During the opening number, "Just the Tip," the entire stage is empty save for a simple diner set. There is a table, around which sit Mr. Orange, Mr. White, Mr. Blonde, Mr. Pink, Mr. Brown, Mr. Blue, Nice Guy Eddie, and Joe Cabot. They do their song and dance and then there is a full blackout. When the lights come back on, the diner set is off and replaced with the warehouse set: walls and a ramp set up at an angle to the audience. On stage right, there is the bathroom that Mr. White and Mr. Pink chat in near the beginning of the film. It is followed shortly by the ramp. On stage left there are two double doors leading offstage. Across the room are scattered various tarps and crates and other assorted set decoration to make it look like an abandoned warehouse.
This set remains onstage throughout the entirety of the rest of the show. It does not change for any "flashbacks." However, there is a sort of catwalk or raised walkway upstage (similar to the one in Hamilton). It is raised higher than the warehouse walls because what takes place there exists on a plane outside of the warehouse. This is where the "flashbacks" will be acted out by the some actors, while others talk or sing about them below.
For instance, during the song "The Commode Story," Holdaway, Joe, and Mr. White all appear. They will be playing their roles up on the walkway. Down below, Mr. Orange is singing his part in the song. But since Mr. Orange also appears in the "flashback," an auxiliary Mr. Orange played by a member of the ensemble will be going through the motions up on the walkway with the other characters.
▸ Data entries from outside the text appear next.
What follows belongs to an exercise in optimizing a design on an open flow for small area, a short achievable clock period and few clock cycles per item; a production flow would make more cautious choices.
Only simulation tests tie the RTL to the original design; equivalence was not proved.

==> flow/design.v (outline; a module is shown in full before it is edited, if it fits) <==
// module fp_mul_prod: 33 lines
// module fp_mul_round: 30 lines
// module booth24: 962 lines
// module fp_add_core: 155 lines
// module mac_acc_unit: 147 lines
module mac_acc_unit (
  input               io_ina_valid,
  output              io_ina_ready,
  input      [31:0]   io_ina_payload,
  input               io_inb_valid,
  output              io_inb_ready,
  input      [31:0]   io_inb_payload,
  output              io_out_valid,
  input               io_out_ready,
  output     [31:0]   io_out_payload,
  input               io_acc_enable,
  input      [15:0]   io_par_acc_cnt,
  input               clk,
  input               reset
);
  // ...
==> flow/run.sh <==
#!/bin/bash
# synth_recipe.tcl (not shown) runs the flow's synth.tcl, then flattens the netlist and writes it again
# the make line also repeats each setting of config.mk as NAME=value (left out here)
make -C /OpenROAD-flow-scripts/flow DESIGN_CONFIG=/design/flow/config.mk WORK_HOME=/design/flow/orfs CLKGATE_MAP_FILE= SYNTH_SCRIPT=/design/flow/synth_recipe.tcl finish
==> flow/config.mk <==
export PLATFORM = sky130hd
export DESIGN_NAME = mac_acc_unit
export DESIGN_NICKNAME = mac_acc_unit
export VERILOG_FILES = /design/flow/design.v
export SDC_FILE = /design/flow/constraint.sdc
export NUM_CORES = 4
export LEC_CHECK = 0
export CAP_MARGIN = 20
export CORE_MARGIN = 2
export CORE_UTILIZATION = 55
export PLACE_DENSITY = 0.7
export SETUP_SLACK_MARGIN = 5
export SLEW_MARGIN = 20
==> flow/constraint.sdc <==
create_clock -name core_clock -period 15.0 [get_ports {clk}]
set_input_delay 3.0000 -clock core_clock [delete_from_list [all_inputs] [get_ports {clk}]]
set_output_delay 3.0000 -clock core_clock [all_outputs]
set_load 0.01 [all_outputs]
==> results.ini, run 1 <==
[outcome]
status = no timing/DRC/antenna violations

[synth]
synthSimpleGateAreaFrac = 0.138
yosys.area_share.adder = 0.197
syn_area_um2 = 43100
synth_top_family_by_area = compound AO/OA/AOI/OAI gates
synth_nets = 5555
synth_edf_count = 252
syn-instance-count = 4947
yosysTopAreaCellShare = 0.176
ys.warnings.count = 2

[finish]
final_util = 0.618
num-nets-final = 5596
multi_input_cells = 3954
n_clock_buffer = 46
clock_area_frac = 0.0257

[worst_setup_path]
critPathCapture = o_r[5]$_DFFE_PP_
start_kind = flip-flop
worst_setup_path_end_kind = flip-flop
crit_start = s_r[14]$_DFFE_PP_

[detailed_routing]
met3WireLength_um = 14800
wl_um = 152000

[timing]
worst_pin_slew_ns = 1.13
fin_skew_ns = 0.0267
max_freq_mhz = 103
fin_crit_ns = 9.71
hold_ws_ns = 0.402

[clock_tree]
ctsResizeCount = 41
cts.sinks = 283
clk_latency_ns = 0.59
cts_buffers = 37
cts.clk_slew.worst_paths_ns = 0.06

[placed_design]
dp.cells = 5895

[grt]
antenna_found_initial = 1
grt_util_all_layers = 0.363
met3_usage = 0.0661

[worst_hold_path]
whs_path_depth = 0

Testbench counts, summed over its fixed seeds: cycles 21,443, items 20,434.
==> module fp_add_core, before the edit <==
module fp_add_core (
  input               sa,
  input      [7:0]    ea,
  input      [23:0]   ma,
  input               za,
  input               ia,
  input               na,
  input               sb,
  input      [7:0]    eb,
  input      [23:0]   mb,
  input               zb,
  input               ib,
  input               nb,
  input      [9:0]    d,        
  input               a_ge,     
  input               b_gt,     
  input               d0,       
  input               d1,       
  input      [7:0]    en,       
  input      [9:0]    dz,       
  input               dz_ge,    
  output reg [31:0]   res,
  output reg          rz,
  output reg          ri,
  output reg          rn,
  output     [9:0]    dn,       
  output              dn_ge,    
  output              dn0,      
  output              dn1       
);
  wire        sub  = sa ^ sb;
  wire        near = sub & (d0 | d1);
  wire [7:0]  emax = b_gt ? eb : ea;
  wire        fsx = b_gt ? sb : sa;
  wire [23:0] fmx = a_ge ? ma : mb;
  wire [23:0] fmy = b_gt ? ma : mb;
  wire [26:0] yf  = {fmy, 3'b000};
  wire        dbig = |d[9:5];
  wire [26:0] ysh = dbig ? 27'd0 : (yf >> d[4:0]);
  wire [26:0] lost_mask = dbig ? 27'h7ffffff : ~(27'h7ffffff << d[4:0]);
  wire        y_st = |(yf & lost_mask);
  wire [26:0] y27 = {ysh[26:1], ysh[0] | y_st};
  wire [26:0] x27 = {fmx, 3'b000};
  wire [28:0] fs2  = {1'b0, x27, 1'b1} + {sub, y27 ^ {27{sub}}, sub};
  wire [27:0] fsum = fs2[28:1];
  reg  [22:0] f_pre;
  reg         f_g, f_st;
  always @(*) begin
    if (fsum[27]) begin
      f_pre = fsum[26:4]; f_g = fsum[3]; f_st = |fsum[2:0];
    end else if (fsum[26]) begin
      f_pre = fsum[25:3]; f_g = fsum[2]; f_st = |fsum[1:0];
    end else begin
      f_pre = fsum[24:2]; f_g = fsum[1]; f_st = fsum[0];
    end
  end
  wire        f_inc = f_g & (f_st | f_pre[0]);
  wire [23:0] f_rnd = {1'b0, f_pre} + {23'd0, f_inc};
  wire        f_cy  = f_rnd[23];
  wire [9:0]  f_e   = {2'b00, emax} + (fsum[27] ? 10'd1 : fsum[26] ? 10'd0 : 10'h3ff);
  wire [9:0]  f_er  = f_e + {9'd0, f_cy};
  wire        f_ovf = ~f_er[9] & (f_er[8] | (&f_er[7:0]));
  wire        f_unf = f_er[9] | ~|f_er[8:0];
  wire [25:0] n_ab = {1'b0, ma, 1'b0} - (d0 ? {1'b0, mb, 1'b0} : {2'b00, mb});
  wire [25:0] n_ba = {1'b0, mb, 1'b0} - (d0 ? {1'b0, ma, 1'b0} : {2'b00, ma});
  wire        n_pick_a = d0 ? ~n_ab[25] : a_ge;
  wire [24:0] nd  = n_pick_a ? n_ab[24:0] : n_ba[24:0];
  wire        nsx = n_pick_a ? sa : sb;
  wire [31:0] nd32 = {nd, 7'h7f};
  wire        z16 = ~|nd32[31:16];
  wire [15:0] t16 = z16 ? nd32[15:0] : nd32[31:16];
  wire        z8  = ~|t16[15:8];
  wire [7:0]  t8  = z8 ? t16[7:0] : t16[15:8];
  wire        z4  = ~|t8[7:4];
  wire [3:0]  t4  = z4 ? t8[3:0] : t8[7:4];
  wire        z2  = ~|t4[3:2];
  wire [1:0]  t2  = z2 ? t4[1:0] : t4[3:2];
  wire        z1  = ~t2[1];
  wire [4:0]  nlz = {z16, z8, z4, z2, z1};
  wire [24:0] ns1 = z16 ? {nd[8:0], 16'd0} : nd;
  wire [24:0] ns2 = z8  ? {ns1[16:0], 8'd0} : ns1;
  wire [24:0] ns3 = z4  ? {ns2[20:0], 4'd0} : ns2;
  wire [24:0] ns4 = z2  ? {ns3[22:0], 2'd0} : ns3;
  wire [24:0] nsh = z1  ? {ns4[23:0], 1'd0} : ns4;
  wire        n_inc = nd[0] & nd[1];                  
  wire [22:0] n_m  = (nlz == 5'd0) ? (nd[23:1] + {22'd0, n_inc}) : nsh[23:1];
  wire [9:0]  n_e  = {2'b00, emax} - {5'd0, nlz};
  wire        n_zero = ~|nd;
  wire        n_unf = n_e[9] | ~|n_e[8:0];
  wire c_nan  = na | nb | (ia & ib & (sa != sb));
  wire c_spec = c_nan | ia | ib | (za & zb);
  always @(*) begin
    rz = 1'b0; ri = 1'b0; rn = 1'b0;
    if (c_nan) begin
      res = 32'h7fc00000; rn = 1'b1;
    end else if (ia) begin
      res = {sa, 8'hff, 23'd0}; ri = 1'b1;
    end else if (ib) begin
      res = {sb, 8'hff, 23'd0}; ri = 1'b1;
    end else if (za && zb) begin
      res = {sa & sb, 31'd0}; rz = 1'b1;
    end else if (za) begin
      res = {sb, eb, mb[22:0]};
    end else if (zb) begin
      res = {sa, ea, ma[22:0]};
    end else if (near) begin
      if (n_zero) begin
        res = 32'h00000000; rz = 1'b1;
      end else if (n_unf) begin
        res = {nsx, 31'd0}; rz = 1'b1;
      end else begin
        res = {nsx, n_e[7:0], n_m};
      end
    end else begin
      if (f_ovf) begin
        res = {fsx, 8'hff, 23'd0}; ri = 1'b1;
      end else if (f_unf) begin
        res = {fsx, 31'd0}; rz = 1'b1;
      end else begin
        res = {fsx, f_er[7:0], f_rnd[22:0]};
      end
    end
  end
  wire [7:0] ebase = zb ? ea : emax;
  wire [9:0] t  = {2'b00, en} - {2'b00, ebase};
  wire [9:0] nt = {2'b00, ebase} - {2'b00, en};
  wire [1:0] fsel = fsum[27] ? 2'd2 : fsum[26] ? 2'd1 : 2'd0;    
  reg  [9:0] vf, nvf;
  always @(*) begin
    case ({zb, fsel, f_cy})
      4'b0000: begin vf = t + 10'd1;   nvf = nt - 10'd1; end
      4'b0011: begin vf = t - 10'd1;   nvf = nt + 10'd1; end
      4'b0100: begin vf = t - 10'd1;   nvf = nt + 10'd1; end
      4'b0101: begin vf = t - 10'd2;   nvf = nt + 10'd2; end
      default: begin vf = t;           nvf = nt;         end
    endcase
  end
  reg  [9:0] dm;
  reg        dm_ge;
  always @(*) begin
    if (za) begin
      dm = dz; dm_ge = dz_ge;
    end else if (near & ~zb) begin
      dm_ge = ~t[9] | (nt <= {5'd0, nlz});
      dm = dm_ge ? t + {5'd0, nlz} : nt - {5'd0, nlz};
    end else begin
      dm_ge = ~vf[9];
      dm = vf[9] ? nvf : vf;
    end
  end
  assign dn = dm;
  assign dn_ge = dm_ge;
  assign dn0 = ~|dm;
  assign dn1 = (dm == 10'd1);
endmodule
==> inputs of run 2 (changes only) <==
--- a/flow/design.v
+++ b/flow/design.v
@@ -1068,28 +1068,33 @@
   wire [26:0] x27 = {fmx, 3'b000};
   wire [28:0] fs2  = {1'b0, x27, 1'b1} + {sub, y27 ^ {27{sub}}, sub};
   wire [27:0] fsum = fs2[28:1];
-  reg  [22:0] f_pre;
-  reg         f_g, f_st;
-  always @(*) begin
-    if (fsum[27]) begin
-      f_pre = fsum[26:4]; f_g = fsum[3]; f_st = |fsum[2:0];
-    end else if (fsum[26]) begin
-      f_pre = fsum[25:3]; f_g = fsum[2]; f_st = |fsum[1:0];
-    end else begin
-      f_pre = fsum[24:2]; f_g = fsum[1]; f_st = fsum[0];
-    end
-  end
-  wire        f_inc = f_g & (f_st | f_pre[0]);
-  wire [23:0] f_rnd = {1'b0, f_pre} + {23'd0, f_inc};
-  wire        f_cy  = f_rnd[23];
-  wire [9:0]  f_e   = {2'b00, emax} + (fsum[27] ? 10'd1 : fsum[26] ? 10'd0 : 10'h3ff);
-  wire [9:0]  f_er  = f_e + {9'd0, f_cy};
-  wire        f_ovf = ~f_er[9] & (f_er[8] | (&f_er[7:0]));
-  wire        f_unf = f_er[9] | ~|f_er[8:0];
-  wire [25:0] n_ab = {1'b0, ma, 1'b0} - (d0 ? {1'b0, mb, 1'b0} : {2'b00, mb});
-  wire [25:0] n_ba = {1'b0, mb, 1'b0} - (d0 ? {1'b0, ma, 1'b0} : {2'b00, ma});
-  wire        n_pick_a = d0 ? ~n_ab[25] : a_ge;
-  wire [24:0] nd  = n_pick_a ? n_ab[24:0] : n_ba[24:0];
+  wire        selA = fsum[27];
+  wire        selB = ~fsum[27] & fsum[26];
+  wire        selC = ~fsum[27] & ~fsum[26];
+  wire        incA = fsum[3] & ((|fsum[2:0]) | fsum[4]);
+  wire        incB = fsum[2] & ((|fsum[1:0]) | fsum[3]);
+  wire        incC = fsum[1] & (fsum[0] | fsum[2]);
+  wire [23:0] rndA = {1'b0, fsum[26:4]} + {23'd0, incA};
+  wire [23:0] rndB = {1'b0, fsum[25:3]} + {23'd0, incB};
+  wire [23:0] rndC = {1'b0, fsum[24:2]} + {23'd0, incC};
+  wire [22:0] f_man = ({23{selA}} & rndA[22:0]) | ({23{selB}} & rndB[22:0]) | ({23{selC}} & rndC[22:0]);
+  wire        fdm1 = selC & ~rndC[23];
+  wire        fd0  = (selC & rndC[23]) | (selB & ~rndB[23]);
+  wire        fd1  = (selB & rndB[23]) | (selA & ~rndA[23]);
+  wire        fd2  = selA & rndA[23];
+  wire [9:0]  em1 = {2'b00, emax} - 10'd1;
+  wire [9:0]  ep1 = {2'b00, emax} + 10'd1;
+  wire [9:0]  ep2 = {2'b00, emax} + 10'd2;
+  wire [7:0]  f_exp = ({8{fdm1}} & em1[7:0]) | ({8{fd0}} & emax) | ({8{fd1}} & ep1[7:0]) | ({8{fd2}} & ep2[7:0]);
+  wire        f_ovf = (fd1 & (emax == 8'd254)) | (fd2 & (emax >= 8'd253));
+  wire        f_unf = (fdm1 & (emax == 8'd1)) | (fd0 & (emax == 8'd0));
+  wire [24:0] n_ab0 = {1'b0, ma} - {1'b0, mb};           
+  wire [24:0] n_ba0 = {1'b0, mb} - {1'b0, ma};
+  wire [25:0] n_ab1 = {1'b0, ma, 1'b0} - {2'b00, mb};    
+  wire [25:0] n_ba1 = {1'b0, mb, 1'b0} - {2'b00, ma};    
+  wire        n_pick_a = d0 ? ~n_ab0[24] : a_ge;
+  wire [24:0] nd  = d0 ? (n_ab0[24] ? {n_ba0[23:0], 1'b0} : {n_ab0[23:0], 1'b0})
+                       : (a_ge ? n_ab1[24:0] : n_ba1[24:0]);
   wire        nsx = n_pick_a ? sa : sb;
   wire [31:0] nd32 = {nd, 7'h7f};
   wire        z16 = ~|nd32[31:16];
@@ -1111,7 +1116,7 @@
   wire [22:0] n_m  = (nlz == 5'd0) ? (nd[23:1] + {22'd0, n_inc}) : nsh[23:1];
   wire [9:0]  n_e  = {2'b00, emax} - {5'd0, nlz};
   wire        n_zero = ~|nd;
-  wire        n_unf = n_e[9] | ~|n_e[8:0];
+  wire        n_unf = ~|emax[7:5] & (emax[4:0] <= nlz);    
   wire c_nan  = na | nb | (ia & ib & (sa != sb));
   wire c_spec = c_nan | ia | ib | (za & zb);
   always @(*) begin
@@ -1142,41 +1147,37 @@
       end else if (f_unf) begin
         res = {fsx, 31'd0}; rz = 1'b1;
       end else begin
-        res = {fsx, f_er[7:0], f_rnd[22:0]};
+        res = {fsx, f_exp, f_man};
       end
     end
   end
   wire [7:0] ebase = zb ? ea : emax;
-  wire [9:0] t  = {2'b00, en} - {2'b00, ebase};
-  wire [9:0] nt = {2'b00, ebase} - {2'b00, en};
-  wire [1:0] fsel = fsum[27] ? 2'd2 : fsum[26] ? 2'd1 : 2'd0;    
-  reg  [9:0] vf, nvf;
-  always @(*) begin
-    case ({zb, fsel, f_cy})
-      4'b0000: begin vf = t + 10'd1;   nvf = nt - 10'd1; end
-      4'b0011: begin vf = t - 10'd1;   nvf = nt + 10'd1; end
-      4'b0100: begin vf = t - 10'd1;   nvf = nt + 10'd1; end
-      4'b0101: begin vf = t - 10'd2;   nvf = nt + 10'd2; end
-      default: begin vf = t;           nvf = nt;         end
-    endcase
-  end
-  reg  [9:0] dm;
-  reg        dm_ge;
-  always @(*) begin
-    if (za) begin
-      dm = dz; dm_ge = dz_ge;
-    end else if (near & ~zb) begin
-      dm_ge = ~t[9] | (nt <= {5'd0, nlz});
-      dm = dm_ge ? t + {5'd0, nlz} : nt - {5'd0, nlz};
-    end else begin
-      dm_ge = ~vf[9];
-      dm = vf[9] ? nvf : vf;
-    end
-  end
-  assign dn = dm;
-  assign dn_ge = dm_ge;
-  assign dn0 = ~|dm;
-  assign dn1 = (dm == 10'd1);
+  wire [9:0] t   = {2'b00, en} - {2'b00, ebase};
+  wire [9:0] nt  = {2'b00, ebase} - {2'b00, en};
+  wire [9:0] tm1 = t + 10'd1,  ntm1 = nt - 10'd1;      
+  wire [9:0] tp1 = t - 10'd1,  ntp1 = nt + 10'd1;      
+  wire [9:0] tp2 = t - 10'd2,  ntp2 = nt + 10'd2;      
+  wire [9:0] am1 = tm1[9] ? ntm1 : tm1;
+  wire [9:0] a0  = t[9]   ? nt   : t;
+  wire [9:0] ap1 = tp1[9] ? ntp1 : tp1;
+  wire [9:0] ap2 = tp2[9] ? ntp2 : tp2;
+  wire [9:0] tn  = t + {5'd0, nlz};
+  wire [9:0] ntn = nt - {5'd0, nlz};
+  wire [9:0] an  = tn[9] ? ntn : tn;
+  wire       s_z  = za;
+  wire       s_n  = ~za & near & ~zb;
+  wire       s_f  = ~za & ~s_n;
+  wire       s_m1 = s_f & ~zb & fdm1;
+  wire       s_0  = s_f & (zb | fd0);
+  wire       s_p1 = s_f & ~zb & fd1;
+  wire       s_p2 = s_f & ~zb & fd2;
+  assign dn = ({10{s_z}} & dz) | ({10{s_n}} & an) | ({10{s_m1}} & am1) | ({10{s_0}} & a0) |
+              ({10{s_p1}} & ap1) | ({10{s_p2}} & ap2);
+  assign dn_ge = (s_z & dz_ge) | (s_n & ~tn[9]) | (s_m1 & ~tm1[9]) | (s_0 & ~t[9]) |
+                 (s_p1 & ~tp1[9]) | (s_p2 & ~tp2[9]);
+  assign dn0 = (s_z & ~|dz) | (s_n & ~|tn) | (s_m1 & ~|tm1) | (s_0 & ~|t) | (s_p1 & ~|tp1) | (s_p2 & ~|tp2);
+  assign dn1 = (s_z & (dz == 10'd1)) | (s_n & (an == 10'd1)) | (s_m1 & (am1 == 10'd1)) | (s_0 & (a0 == 10'd1)) |
+               (s_p1 & (ap1 == 10'd1)) | (s_p2 & (ap2 == 10'd1));
 endmodule
 module mac_acc_unit (
   input               io_ina_valid,
==> run 2 against run 1 <==
Effect of this change: core utilization decreased by 1.7 points; clock skew increased by 0.0099 ns; largest cell class unchanged.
I use the term "flashback" loosely because Quentin Tarantino himself does not see those scenes that way. "It's not a flashback," he is quoted as saying in Jeffrey Dawson's book Quentin Tarantino: The Cinema of Cool. "Novels go back and forth all the time. […] Flashbacks, as far as I'm concerned, come from a personal perspective. These aren't, they're coming from a narrative perspective." In the film, it is not simply one character having a personal moment of remembering something. It is the entire story being physically rewound to tell a different portion. So while it is technically "flashing back," it does not reflect the literary meaning of the term "flashback," because it is not a memory. It is the actual scene happening for the first time.
This is why I chose to portray these scenes simultaneous to the main storyline. During Mr. Blonde's backstory, for instance, he is telling Mr. Pink and Mr. White what's going on. As he does so, we can see Joe, Eddie, and auxiliary Mr. Blonde up on the walkway acting it out. Joe and Eddie are speaking their lines. But auxiliary Mr. Blonde is silent. He simply acts out principal Mr. Blonde's narration.
Similar things will happen many times throughout the show: Mr. White's backstory, for instance. Also Mr. Orange's backstory, which encompasses songs such as "The Commode Story" and "Mirror."